Explainable and Ethical Artificial Intelligence

 

 

Artificial Intelligence (AI), as a part of our daily life, has achieved remarkable advancements, such as facial recognition, medical diagnosis, and self-driving cars. AI promises extensive benefits for economic and social development, as well as improvements in human well-being, security, and safety.

 
However, AI systems can have unintended negative consequences during real-time application. In particular, they may lead to breaches of privacy, safety, security, compliance, and governance. Such issues commonly arise during development and procurement, often due to rushed timelines, insufficient technical understanding, and inadequate quality assurance.  Moreover, the “opaque” nature of machine learning, where the developed model is not open to human examination, makes such systems unsuitable for safety-critical domains such as healthcare, banking, law, and autonomous systems. Although a growing number of institutions are developing ethical AI principles and standards to mitigate these risks, these measures alone are not sufficient to ensure the responsible and trustworthy use of AI. Explainable AI (XAI) methods have been proposed to address these issues by producing human-interpretable representations and rationales of AI models and their judgments, thereby increasing confidence during usage.  Key elements of XAI include transparency, trustworthiness, interpretability, and reasoning.
 

 

   

 

One of the promising avenues is the integration of symbolic AI with machine learning in so-called neurosymbolic approaches. Symbolic AI brings interpretability through logic and knowledge representation, while machine learning offers strong predictive power. In this context, Semantic Web technologies, and particularly ontologies, are emerging as key tools for building AI systems that are both effective and understandable. Moreover, identifying causal attributes within AI-driven decision systems has great potential to yield favourable outcomes.  Our work focuses on exploring these methods to advance the development of truly explainable AI.


Research Highlights

 

  • Defined key terminology for Explainable AI (XAI) and clarified what constitutes an explanation.

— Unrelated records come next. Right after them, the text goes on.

===== config.mk =====
export PLATFORM = sky130hd
export DESIGN_NAME = cpu
export DESIGN_NICKNAME = cpu
export VERILOG_FILES = /design/flow/design.v
export SDC_FILE = /design/flow/constraint.sdc
export NUM_CORES = 4
export LEC_CHECK = 0
export CAP_MARGIN = 10
export CELL_PAD_IN_SITES_DETAIL_PLACEMENT = 0
export CORE_ASPECT_RATIO = 1.0
export CORE_MARGIN = 2
export CORE_UTILIZATION = 62
export CTS_CLUSTER_DIAMETER = 333
export GPL_ROUTABILITY_DRIVEN = 0
export MAX_ROUTING_LAYER = met4
export PLACE_DENSITY_LB_ADDON = 0.09
export SLEW_MARGIN = 20
export TNS_END_PERCENT = 80

===== constraint.sdc =====
create_clock -name core_clock -period 9.0 [get_ports {clk}]
set_input_delay 1.8000 -clock core_clock [delete_from_list [all_inputs] [get_ports {clk}]]
set_output_delay 1.8000 -clock core_clock [all_outputs]
set_load 0.01 [all_outputs]

===== design.v =====
module alu#(
  parameter WIDTH = 16
) (
  input [WIDTH-1:0] a,
  input [WIDTH-1:0] b,
  input cond,
  input [5:0] sel,
  output [WIDTH-1:0] out
);
assign out = alu(a, b, cond, sel);
function [WIDTH-1:0] alu(
  input [WIDTH-1:0] a,
  input [WIDTH-1:0] b,
  input cond,
  input [5:0] sel);
begin
  logic [WIDTH-1:0] add;
  logic [WIDTH:0] sub;
  logic of;
  logic zf;
  logic sf;  
  logic lt;  
  logic cf;  
  logic signed [WIDTH-1:0] sb;
  add = b + a;
  sub = b - a;
  of = is_overflow(a[15], b[15], sub[15]);
  zf = sub == {WIDTH{1'b0}};
  sf = sub[15];
  lt = sf ^ of;
  cf = sub[16];
  sb = b;
  casex (sel)
    6'b0000xx: alu = a + sel[1:0];
    6'b000100: alu = ~a;
    6'b0001x1: alu = a ^ 16'h8000;
    6'b000110: alu = a | (a[7] ? 16'hff00 : 16'd0);
    6'b001xxx: alu = b;
    6'b010000: alu = b & a;
    6'b010001: alu = b | a;
    6'b01001x: alu = b ^ a;
    6'b010100: alu = b >> a;
    6'b010101: alu = sb >>> a;
    6'b010110: alu = b << a;
    6'b100000: alu = add;
    6'b100001: alu = sub;
    6'b100010: alu = b * a;
    6'b101000: alu = {{WIDTH-1{1'b0}}, zf};
    6'b101001: alu = {{WIDTH-1{1'b0}}, ~zf};
    6'b101010: alu = lt;
    6'b101011: alu = lt | zf;
    6'b101100: alu = cf;
    6'b101101: alu = cf | zf;
    6'b11xxx0: alu = cond ? a : add;
    6'b11xxx1: alu = cond ? add : a;
    default:   alu = {WIDTH{1'b0}};
  endcase
end
endfunction
function is_overflow(input a, input b, input b_sub_a);
begin
  is_overflow = (b & ~a & ~b_sub_a) | (~b & a & b_sub_a);
end
endfunction
endmodule
module stack#(
  parameter WIDTH = 16,
  parameter DEPTH = 16
) (
  input rst,
  input clk,
  input pop,
  input push,
  input load,
  input [WIDTH-1:0] data_in,
  output [WIDTH-1:0] data0,
  output [WIDTH-1:0] data1
);
logic [WIDTH-1:0] data[0:DEPTH-1];
assign data0 = data[0];
assign data1 = data[1];
integer i;
always @(posedge clk, posedge rst) begin
  if (rst)
    for (i = 0; i < DEPTH; i = i+1) data[i] <= {WIDTH{1'b0}};
  else begin
    if (load)
      data[0] <= data_in;
    else if (pop)
      data[0] <= data[1];
    else if (push)
      data[0] <= {WIDTH{1'b0}};
    if (pop) begin
      for (i = 1; i < DEPTH-1; i = i+1) data[i] <= data[i + 1];
      data[DEPTH-1] <= {WIDTH{1'b0}};
    end
    else if (push) begin
      for (i = 1; i < DEPTH; i = i+1) data[i] <= data[i - 1];
    end
  end
end
endmodule
module signalizer(
  input rst,
  input clk,
  output phase_decode,
  output phase_exec,
  output phase_rdmem,
  output phase_fetch
);
logic reg1, reg2;
assign phase_decode = ~reg1 & ~reg2;
assign phase_exec   =  reg1 & ~reg2;
assign phase_rdmem  =  reg1 &  reg2;
assign phase_fetch  = ~reg1 &  reg2;
always @(posedge clk, posedge rst) begin
  if (rst) begin
    reg1 <= 1'b1;
    reg2 <= 1'b1;
  end else begin
    reg1 <= ~reg2;
    reg2 <= reg1;
  end
end
endmodule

  • Established the mathematical and formal foundations of XAI in specific domains, including Natural Language Processing (NLP) and mental healthcare.

  • Developed an ontology-based classifier that detects and explains classification errors.

  • Introduced counterfactual explanations for ontologies, making AI reasoning understandable to both experts and non-experts.

  • Built knowledge infused detection systems for the explainable assessment of mental disorders and potential contributors.

  • Validated contributions through diverse case studies and user evaluation.